(Records from a collection)
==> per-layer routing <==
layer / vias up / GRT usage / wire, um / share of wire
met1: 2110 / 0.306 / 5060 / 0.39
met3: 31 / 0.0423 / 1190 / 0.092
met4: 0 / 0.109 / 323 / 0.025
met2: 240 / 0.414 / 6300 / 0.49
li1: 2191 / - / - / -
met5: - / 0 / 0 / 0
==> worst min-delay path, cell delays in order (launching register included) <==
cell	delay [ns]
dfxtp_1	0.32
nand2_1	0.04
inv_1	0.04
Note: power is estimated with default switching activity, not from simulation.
**config.mk**
```make
export PLATFORM = sky130hd
export DESIGN_NAME = rpd_top
export DESIGN_NICKNAME = d
export VERILOG_FILES = /design/src/hdl/rpd_pkg.sv /design/src/hdl/rpd_sample_div.sv /design/src/hdl/rpd_top.sv
export SDC_FILE = /design/constraint.sdc
export NUM_CORES = 1
export LEC_CHECK = 0
export BUFFER_PORTS_ARGS = -buffer_cell sky130_fd_sc_hd__buf_2
export CAP_MARGIN = 40
export CORE_MARGIN = 2
export CORE_UTILIZATION = 50
export CTS_CLUSTER_SIZE = 10
export DETAILED_ROUTE_END_ITERATION = 10
export PLACE_DENSITY = 0.8
export SYNTH_ARGS = -nofsm -noshare
export SYNTH_HDL_FRONTEND = slang
export SYNTH_SLANG_ARGS = --single-unit
```
**constraint.sdc**
```tcl
create_clock -name clk_i -period 8.25 [get_ports clk_i]
set_input_delay 0.825 -clock clk_i [delete_from_list [all_inputs] [get_ports clk_i]]
set_output_delay 0.825 -clock clk_i [all_outputs]
set_load 0.01 [all_outputs]
```
**src/hdl/rpd_pkg.sv**
```systemverilog
// Shared constants for the rotor position detection block.
// Assumes an 8-bit register port and a single 20 MHz system clock.
package rpd_pkg;

    localparam int unsigned CLK_HZ          = 20_000_000;
    localparam int          ADDR_W          = 3;
    localparam int          DATA_W          = 8;

    // Register indices on the plain register port
    localparam logic [2:0] ADDR_CTRL_A      = 3'h0;
    localparam logic [2:0] ADDR_CTRL_B      = 3'h1;
    localparam logic [2:0] ADDR_STATUS      = 3'h2;
    localparam logic [2:0] ADDR_EXPECT      = 3'h3;
    localparam logic [2:0] ADDR_DELAY       = 3'h4;
    localparam logic [2:0] ADDR_IRQ_STATUS  = 3'h5;
    localparam logic [2:0] ADDR_IRQ_MASK    = 3'h6;

    // detect_control_a fields
    localparam int CA_SW_STOP     = 7;
    localparam int CA_SW_START    = 6;
    localparam int CA_TMR3_STOP   = 5;
    localparam int CA_TMR2_START  = 4;
    localparam int CA_ONE_PIN     = 3;
    localparam int CA_RECOUNT     = 2;
    localparam int CA_UNMATCH     = 1;
    localparam int CA_ENABLE      = 0;
    // Start and stop bits are write-only pulses
    localparam logic [7:0] CA_STORE_MASK = 8'h3f;

    // detect_control_b fields
    localparam int CB_PERIOD_LSB  = 6;
    localparam int CB_MODE_LSB    = 4;
    localparam int CB_COUNT_LSB   = 0;

    // position_detect_status fields
    localparam int ST_EDGE_FALL   = 5;
    localparam int ST_EDGE_RISE   = 4;
    localparam int ST_MONITOR     = 3;
    localparam int ST_SNAP_LSB    = 0;

    // Expected pattern bit positions
    localparam int PH_U           = 2;
    localparam int PH_V           = 1;
    localparam int PH_W           = 0;

    localparam logic [7:0] RST_CTRL_A = 8'h00;
    localparam logic [7:0] RST_CTRL_B = 8'h00;
    localparam logic [2:0] RST_EXPECT = 3'h0;
    localparam logic [6:0] RST_DELAY  = 7'h00;

    // Divider ratios: period select 0..3 gives clk/4 .. clk/32
    localparam logic [4:0] DIV_MIN_MASK = 5'h03;

    typedef enum logic [1:0] {
        RPD_MODE_PWM_ON    = 2'b00,
        RPD_MODE_CONTINUOUS = 2'b01,
        RPD_MODE_LOWER_SIDE = 2'b10,
        RPD_MODE_RESERVED  = 2'b11
    } rpd_mode_t;

endpackage : rpd_pkg

```
**src/hdl/rpd_sample_div.sv**
```systemverilog
// Sampling period divider: one-cycle tick every 4, 8, 16 or 32 clocks.
// Assumes run_i held high only while sampling is active.
`timescale 1ns/1ps
module rpd_sample_div
    import rpd_pkg::*;
(
    input  wire logic       clk_i,     // System clock
    input  wire logic       reset_i,   // Synchronous reset, active high
    input  wire logic       run_i,     // Counter runs while high
    input  wire logic [1:0] period_i,  // Period select
    output logic            tick_o     // One-cycle sample enable
);

    typedef struct packed {
        logic [4:0] cnt;
        logic       tick;
    } rpd_div_state_t;

    rpd_div_state_t q, d;
    logic [4:0]     limit;

    always_comb
    begin
        d     = q;
        // Limit is 3, 7, 15 or 31: all ones below the selected power of two
        limit = ~5'(~DIV_MIN_MASK << period_i);
        d.tick = 1'b0;
        if (!run_i)
        begin
            // Restart so the first sample follows a full period after start
            d.cnt = 5'h00;
        end
        else if (q.cnt >= limit)
        begin
            d.cnt  = 5'h00;
            d.tick = 1'b1;
        end
        else
        begin
            d.cnt = q.cnt + 5'h01;
        end
    end

    always_ff @(posedge clk_i)
    begin
        if (reset_i)
        begin
            q <= '0;
        end
        else
        begin
            q <= d;
        end
    end

    assign tick_o = q.tick;

endmodule : rpd_sample_div

```
**src/hdl/rpd_top.sv**
```systemverilog
// Rotor position detection: samples three phase senses, compares with a programmed pattern.
// Assumes timer events and PWM/lower-side levels come from logic on clk_i; phase senses are pins.
//
// Our own choices: the register offsets and the strobed register port.
`timescale 1ns/1ps
module rpd_top
    import rpd_pkg::*;
(
    input  wire logic              clk_i,                 // System clock, 20 MHz
    input  wire logic              reset_i,               // Synchronous reset, active high
    input  wire logic [ADDR_W-1:0] addr_i,                // Register index
    input  wire logic [DATA_W-1:0] wdata_i,               // Write data
    input  wire logic              we_i,                  // Write strobe
    input  wire logic              re_i,                  // Read strobe
    output logic [DATA_W-1:0]      rdata_o,               // Read data, cycle after re_i
    input  wire logic              phase_u_sense_i,       // U phase position pin
    input  wire logic              phase_v_sense_i,       // V phase position pin
    input  wire logic              phase_w_sense_i,       // W phase position pin
    input  wire logic [2:0]        pwm_i,                 // U/V/W PWM on levels
    input  wire logic [2:0]        lower_on_i,            // X/Y/Z lower side conducting
    input  wire logic              tmr2_event_i,          // Timer 2 start event pulse
    input  wire logic              tmr3_event_i,          // Timer 3 stop event pulse
    output logic                   position_match_irq_o,  // Detection pulse
    output logic                   irq_o                  // Masked level interrupt
);

    ////////////////////////////////////////////////////////////////////////////
    // State

    typedef struct packed {
        logic [7:0] ctrl_a;
        logic [7:0] ctrl_b;
        logic [2:0] expect_pat;
        logic [6:0] delay_set;
        logic       irq_st;
        logic       irq_mask;
        logic       active;
        logic [2:0] snap;
        logic [2:0] held;
        logic [3:0] match_cnt;
        logic [6:0] delay_cnt;
        logic       pwm_prev;
        logic [2:0] lower_prev;
        logic [1:0] edge_hold;
        logic       irq_pulse;
        logic [2:0] sync1;
        logic [2:0] sync2;
        logic [DATA_W-1:0] rdata;
    } rpd_state_t;

    rpd_state_t q, d;
    logic       tick;

    ////////////////////////////////////////////////////////////////////////////
    // Helpers

    // A commutation pattern is valid when not all phases agree
    function automatic logic rpd_valid_pat(input logic [2:0] p);
        rpd_valid_pat = (p != 3'h0) && (p != 3'h7);
    endfunction : rpd_valid_pat

    function automatic logic [2:0] rpd_cmp_mask(input logic one_pin);
        rpd_cmp_mask = one_pin ? (3'h1 << PH_U) : 3'h7;
    endfunction : rpd_cmp_mask

    rpd_sample_div u_div (
        .clk_i    (clk_i),
        .reset_i  (reset_i),
        .run_i    (q.active),
        .period_i (q.ctrl_b[CB_PERIOD_LSB +: 2]),
        .tick_o   (tick)
    );

    ////////////////////////////////////////////////////////////////////////////
    // Next state

    logic       enable;
    logic       unmatch;
    logic       one_pin;
    logic       pwm_any;
    logic       pwm_rise;
    logic       pwm_fall;
    logic [2:0] lower_rise;
    logic       dly_ok;
    logic [2:0] go;
    logic [2:0] new_held;
    logic [2:0] mask;
    logic       hit;
    logic       detect;
    logic       start;
    logic       stop;
    logic       sw_wr;
    logic [3:0] need;
    rpd_mode_t  mode;

    always_comb
    begin
        d          = q;
        sw_wr      = we_i && (addr_i == ADDR_CTRL_A);
        // A write that sets enable and start together starts at once
        enable     = sw_wr ? wdata_i[CA_ENABLE] : q.ctrl_a[CA_ENABLE];
        unmatch    = q.ctrl_a[CA_UNMATCH];
        one_pin    = q.ctrl_a[CA_ONE_PIN];
        mode       = rpd_mode_t'(q.ctrl_b[CB_MODE_LSB +: 2]);
        pwm_any    = |pwm_i;
        pwm_rise   = pwm_any && !q.pwm_prev;
        pwm_fall   = !pwm_any && q.pwm_prev;
        lower_rise = lower_on_i & ~q.lower_prev;
        dly_ok     = (q.delay_cnt >= q.delay_set);
        mask       = rpd_cmp_mask(one_pin);
        need       = (q.ctrl_b[CB_COUNT_LSB +: 4] == 4'h0) ? 4'h1 : q.ctrl_b[CB_COUNT_LSB +: 4];

        d.sync1     = {phase_u_sense_i, phase_v_sense_i, phase_w_sense_i};
        d.sync2     = q.sync1;
        d.pwm_prev  = pwm_any;
        d.lower_prev = lower_on_i;
        d.irq_pulse = 1'b0;

        // Delay window restarts at each turn-on, counted in sample ticks
        if (pwm_rise || (|lower_rise))
        begin
            d.delay_cnt = 7'h00;
        end
        else if (tick && !dly_ok)
        begin
            d.delay_cnt = q.delay_cnt + 7'h01;
        end

        // Phase gating per sampling mode
        go = 3'h0;
        if (q.active && tick)
        begin
            case (mode)
                RPD_MODE_PWM_ON:     go = (pwm_any && dly_ok) ? 3'h7 : 3'h0;
                RPD_MODE_CONTINUOUS: go = 3'h7;
                RPD_MODE_LOWER_SIDE: go = lower_on_i & {3{dly_ok}};
                default:             go = 3'h0;
            endcase
        end
        new_held = (q.held & ~go) | (q.sync2 & go);

        // Comparison against expected or start snapshot
        if (unmatch)
        begin
            hit = (((new_held ^ q.snap) & mask) != 3'h0);
        end
        else
        begin
            hit = (((new_held ^ q.expect_pat) & mask) == 3'h0)
                  && (one_pin || rpd_valid_pat(q.expect_pat));
        end

        detect = 1'b0;
        if (|go)
        begin
            d.held = new_held;
            if (hit)
            begin
                if ((q.match_cnt + 4'h1) >= need)
                begin
                    detect      = 1'b1;
                    d.match_cnt = 4'h0;
                end
                else
                begin
                    d.match_cnt = q.match_cnt + 4'h1;
                end
            end
            else
            begin
                d.match_cnt = 4'h0;
            end
        end

        // Recount: the count drops when PWM turns off, except in continuous mode
        if (q.ctrl_a[CA_RECOUNT] && pwm_fall && (mode != RPD_MODE_CONTINUOUS))
        begin
            d.match_cnt = 4'h0;
        end

        start = enable && ((tmr2_event_i && q.ctrl_a[CA_TMR2_START]) ||
                           (sw_wr && wdata_i[CA_SW_START]));
        stop  = (tmr3_event_i && q.ctrl_a[CA_TMR3_STOP]) ||
                (sw_wr && wdata_i[CA_SW_STOP]);

        if (detect)
        begin
            d.active    = 1'b0;
            d.irq_pulse = 1'b1;
            if (pwm_any)
            begin
                d.edge_hold[ST_EDGE_RISE - ST_EDGE_RISE] = 1'b1;
            end
            else
            begin
                d.edge_hold[ST_EDGE_FALL - ST_EDGE_RISE] = 1'b1;
            end
        end
        else if (!enable || stop)
        begin
            d.active = 1'b0;
        end
        else if (start && !q.active)
        begin
            d.active    = 1'b1;
            d.match_cnt = 4'h0;
            d.snap      = q.sync2;
            d.held      = q.sync2;
            d.edge_hold = 2'h0;
        end

        ////////////////////////////////////////////////////////////////////////
        // Register writes

        if (we_i)
        begin
            case (addr_i)
                ADDR_CTRL_A:     d.ctrl_a     = wdata_i & CA_STORE_MASK;
                ADDR_CTRL_B:     d.ctrl_b     = wdata_i;
                ADDR_EXPECT:     d.expect_pat = wdata_i[2:0];
                ADDR_DELAY:      d.delay_set  = wdata_i[6:0];
                ADDR_IRQ_MASK:   d.irq_mask   = wdata_i[0];
                ADDR_IRQ_STATUS:
                begin
                    if (wdata_i[0])
                    begin
                        d.irq_st = 1'b0;
                    end
                end
                default:         d = d;
            endcase
        end
        // A new event beats a clear in the same cycle
        if (detect)
        begin
            d.irq_st = 1'b1;
        end

        // Read data valid for exactly the cycle after the strobe
        d.rdata = '0;
        if (re_i)
        begin
            case (addr_i)
                ADDR_CTRL_A:     d.rdata = q.ctrl_a;
                ADDR_CTRL_B:     d.rdata = q.ctrl_b;
                ADDR_STATUS:     d.rdata = {2'h0, q.edge_hold, q.active, q.snap};
                ADDR_EXPECT:     d.rdata = {5'h00, q.expect_pat};
                ADDR_DELAY:      d.rdata = {1'b0, q.delay_set};
                ADDR_IRQ_STATUS: d.rdata = {7'h00, q.irq_st};
                ADDR_IRQ_MASK:   d.rdata = {7'h00, q.irq_mask};
                default:         d.rdata = '0;
            endcase
        end
    end

    ////////////////////////////////////////////////////////////////////////////
    // Registers

    always_ff @(posedge clk_i)
    begin
        if (reset_i)
        begin
            q        <= '0;
            q.ctrl_a <= RST_CTRL_A;
            q.ctrl_b <= RST_CTRL_B;
            q.expect_pat <= RST_EXPECT;
            q.delay_set  <= RST_DELAY;
        end
        else
        begin
            q <= d;
        end
    end

    assign rdata_o              = q.rdata;
    assign position_match_irq_o = q.irq_pulse;
    assign irq_o                = q.irq_st && q.irq_mask;

endmodule : rpd_top

```
==> impl_metrics.ini <==
[outcome]
status = complete, no violations

[yosys]
synth_cell_types = 53
synth_warnings = 0
synth_top_area_share = 0.394
synthFlopType = dfxtp_1
synth.avg_cell_area_um2 = 8.52
syn-num-nets = 466
synthArstFlopShare = 0
ys_seq_area_frac = 0.394
synth_top_cell_by_area = dfxtp_1
netlist_instances = 423
synth_seq_cells = 71
synth_edf_count = 0
netlist_area_um2 = 3600
synthTopCellsByArea = dfxtp_1 (39%), mux2i_1 (8.3%), nor2_1 (6.6%)
synth_common_cells = dfxtp_1 (71), nor2_1 (63), nand2_1 (45)
synth_most_common_cell = dfxtp_1

[detailed_routing]
num_vias = 3035
firstDrtPassIters = 4
viasPerCell = 5.54
drc = 0
wirelength_mm = 8.12
drt_iter0_markers = 180
final_antenna_net_count = 0
wire_per_inst_um = 14.8

[timing]
worstMarginPinSlew_ns = 0.849
fmax_ghz = 0.309
post-route-period-util = 0.392
hold_viol_final = 0
period_needed_ns = 3.23
skew_ns = 0.00827
final_max_slew_viol_count = 0
setup_violations = 0
relSlewSlack = 0.434
rsz0062_at_grt = no
fin_tns_setup_ns = 0

[clock_tree]
cts_buffer_depth = 2
postCtsSetupRepairBufs = 0
cts-root-buf = clkbuf_8
cts_tree = done
insertion_delay_ns = 0.35
ctsResizeCount = 0
clock_sinks = 71
cts_buffers = 9
cts_max_level = 3
hold_buffers = 0
clkTransAtPathRegs_ns = 0.08

[setup_path]
cp.arrival_ns = 3.52
startpoint_type = flip-flop
crit_type = flip-flop to flip-flop
crit_chain = inv_1 -> ha_1 -> a211oi_2 -> nor2_1 -> a211oi_4 -> a2111oi_2 -> buf_2 -> nor3b_1 -> or4_1 -> o211ai_2 -> o211ai_2 -> o21bai_1 -> a21boi_1
crit_fanout = 10
endpoint_kind = flip-flop
worst-path-buf-inv = 2
max_stage_delay_ns = 0.56
crit_family = compound AO/OA/AOI/OAI gates
slowest_stage = or4_1
crit_top_cell = o211ai_2
worstPathRequired_ns = 8.54

[power]
powerDensity_nw_per_um2 = 184
pwr-share-comb = 0.059
p_switching_uw = 168
internal_power_uw = 576
p_leak_uw = 0.00156
ir_drop_v = 0.000105
pwr-share-seq = 0.474
switching_share = 0.226
clkPwrFrac = 0.467

[layout]
areaGrowthSynthToFinish_pct = 12.1
final_area_um2 = 4040
design.final.nets = 490
drive_gt1_frac = 0.144
final_util = 0.588
n_antenna_cell = 0

[grt]
gr-total-overflow = 0
grt_pass1_wl_mm = 13.8
grt_max_degree = 49
grt_antenna_before_repair = 0
grt_pass1_vias = 2901
grt_use_total = 0.227

[run]
cap_violations = 0

[floorplan]
core_um2 = 6870
dieArea_um2 = 7900
pin_count = 36
row_count = 30
die_w_um = 88.9
start_util = 0.525
die_h_um = 88.9

[placement]
dpl_cell_area_um2 = 3790
dp_hpwl_mm = 5.87
gp_congestion = 0.893
portBuffers = 35

[worst_hold_path]
hold_class = flip-flop to flip-flop
[final timing paths]
path / from / endpoint / slack, ns / cells past startpoint
worst min register to register: q[12]$_SDFF_PP0_ / q[9]$_SDFF_PP0_ / 0.44 / 1
worst max register to register: q[45]$_SDFFE_PP0P_ / q[30]$_SDFF_PP0_ / 5.02 / 13
worst min-delay path: q[12]$_SDFF_PP0_ / q[9]$_SDFF_PP0_ / 0.44 / 1
worst max-delay path: q[45]$_SDFFE_PP0P_ / q[30]$_SDFF_PP0_ / 5.02 / 13
[metal layers]
metal / vias up / wire length [um] / global-route usage / share of wire
li1: 1496 / - / - / -
met1: 1431 / 3710 / 0.291 / 0.46
met2: 89 / 3810 / 0.368 / 0.47
met3: 19 / 456 / 0.0646 / 0.056
met4: 0 / 148 / 0.0730 / 0.018
met5: - / 0 / 0 / 0
[kinds of logic after synthesis]
kind of cell             after synthesis  synth area share
multiplexers                          31            0.0896
AND/OR/NAND/NOR                      185             0.246
flip-flops                            71             0.394
XOR/XNOR                              12            0.0292
AO/OA/AOI/OAI                         67             0.130
adder cells (fa/ha/maj)               17            0.0590
buffers and inverters                 40            0.0521
[flip-flops by register name, summed over array words and instances, names as in the netlist]
signal and flops:
q 53, rdata_o 8, u_div.q 5, mode 2, one_pin 1, position_match_irq_o 1, u_div.tick_o 1
[layout by cell type (no fill, tap or decap), types with 5 or more instances in the layout]
cell type,netlist,final
nand2b_1,7,7
nor3_1,11,11
nor2b_1,23,23
nand3_1,11,11
nor3b_1,5,5
o21ai_0,8,8
ha_1,17,17
dfxtp_1,71,71
nand2_1,45,45
xnor2_1,6,6
inv_1,15,15
xor2_1,6,6
buf_2,0,36
o21ai_1,5,5
mux2i_1,30,30
nor2_1,63,63
a21oi_1,21,21
and2_1,7,7
clkbuf_8,0,10
[per-stage QoR]
| stage | hold WS, ns | cells | setup slack, ns | power, uW |
|---|---|---|---|---|
| 3_5_place_dp | 0.427 | 532 | 4.88 | 403 |
| 5_1_grt | 0.463 | 548 | 4.68 | 770 |
| 2_1_floorplan | 0.414 | 423 | 5.30 | 388 |
| 4_1_cts | 0.445 | 548 | 5.01 | 748 |
| 6_report | 0.439 | 548 | 5.02 | 743 |
| 3_3_place_gp | 0.420 | 531 | 4.69 | 402 |
[power groups by stage]
stage	combinational [uW]	sequential [uW]	clock, uW
2_1_floorplan	29.8	358	0
3_3_place_gp	42.7	360	0
3_5_place_dp	43.4	360	0
5_1_grt	48.8	353	368
4_1_cts	43.9	352	352
6_report	43.9	352	347
[area by class of cell]
| class | instances | area (um^2) |
|---|---|---|
| Inverter | 15 | 56.3 |
| Clock inverter | 6 | 115 |
| Tap cell | 96 | 120 |
| Fill cell | 611 | 2830 |
| Multi-Input combinational cell | 312 | 1990 |
| Sequential cell | 71 | 1420 |
| Timing Repair Buffer | 38 | 195 |
| Clock buffer | 10 | 138 |
No activity file was read; power rests on OpenSTA's default activity.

EXERCISE
Return a word-for-word copy of the lines above from the one holding "[metal layers]" through the one holding "buffers and inverters", with both of them included and nothing besides.

YOUR SOLUTION
[metal layers]
metal / vias up / wire length [um] / global-route usage / share of wire
li1: 1496 / - / - / -
met1: 1431 / 3710 / 0.291 / 0.46
met2: 89 / 3810 / 0.368 / 0.47
met3: 19 / 456 / 0.0646 / 0.056
met4: 0 / 148 / 0.0730 / 0.018
met5: - / 0 / 0 / 0
[kinds of logic after synthesis]
kind of cell             after synthesis  synth area share
multiplexers                          31            0.0896
AND/OR/NAND/NOR                      185             0.246
flip-flops                            71             0.394
XOR/XNOR                              12            0.0292
AO/OA/AOI/OAI                         67             0.130
adder cells (fa/ha/maj)               17            0.0590
buffers and inverters                 40            0.0521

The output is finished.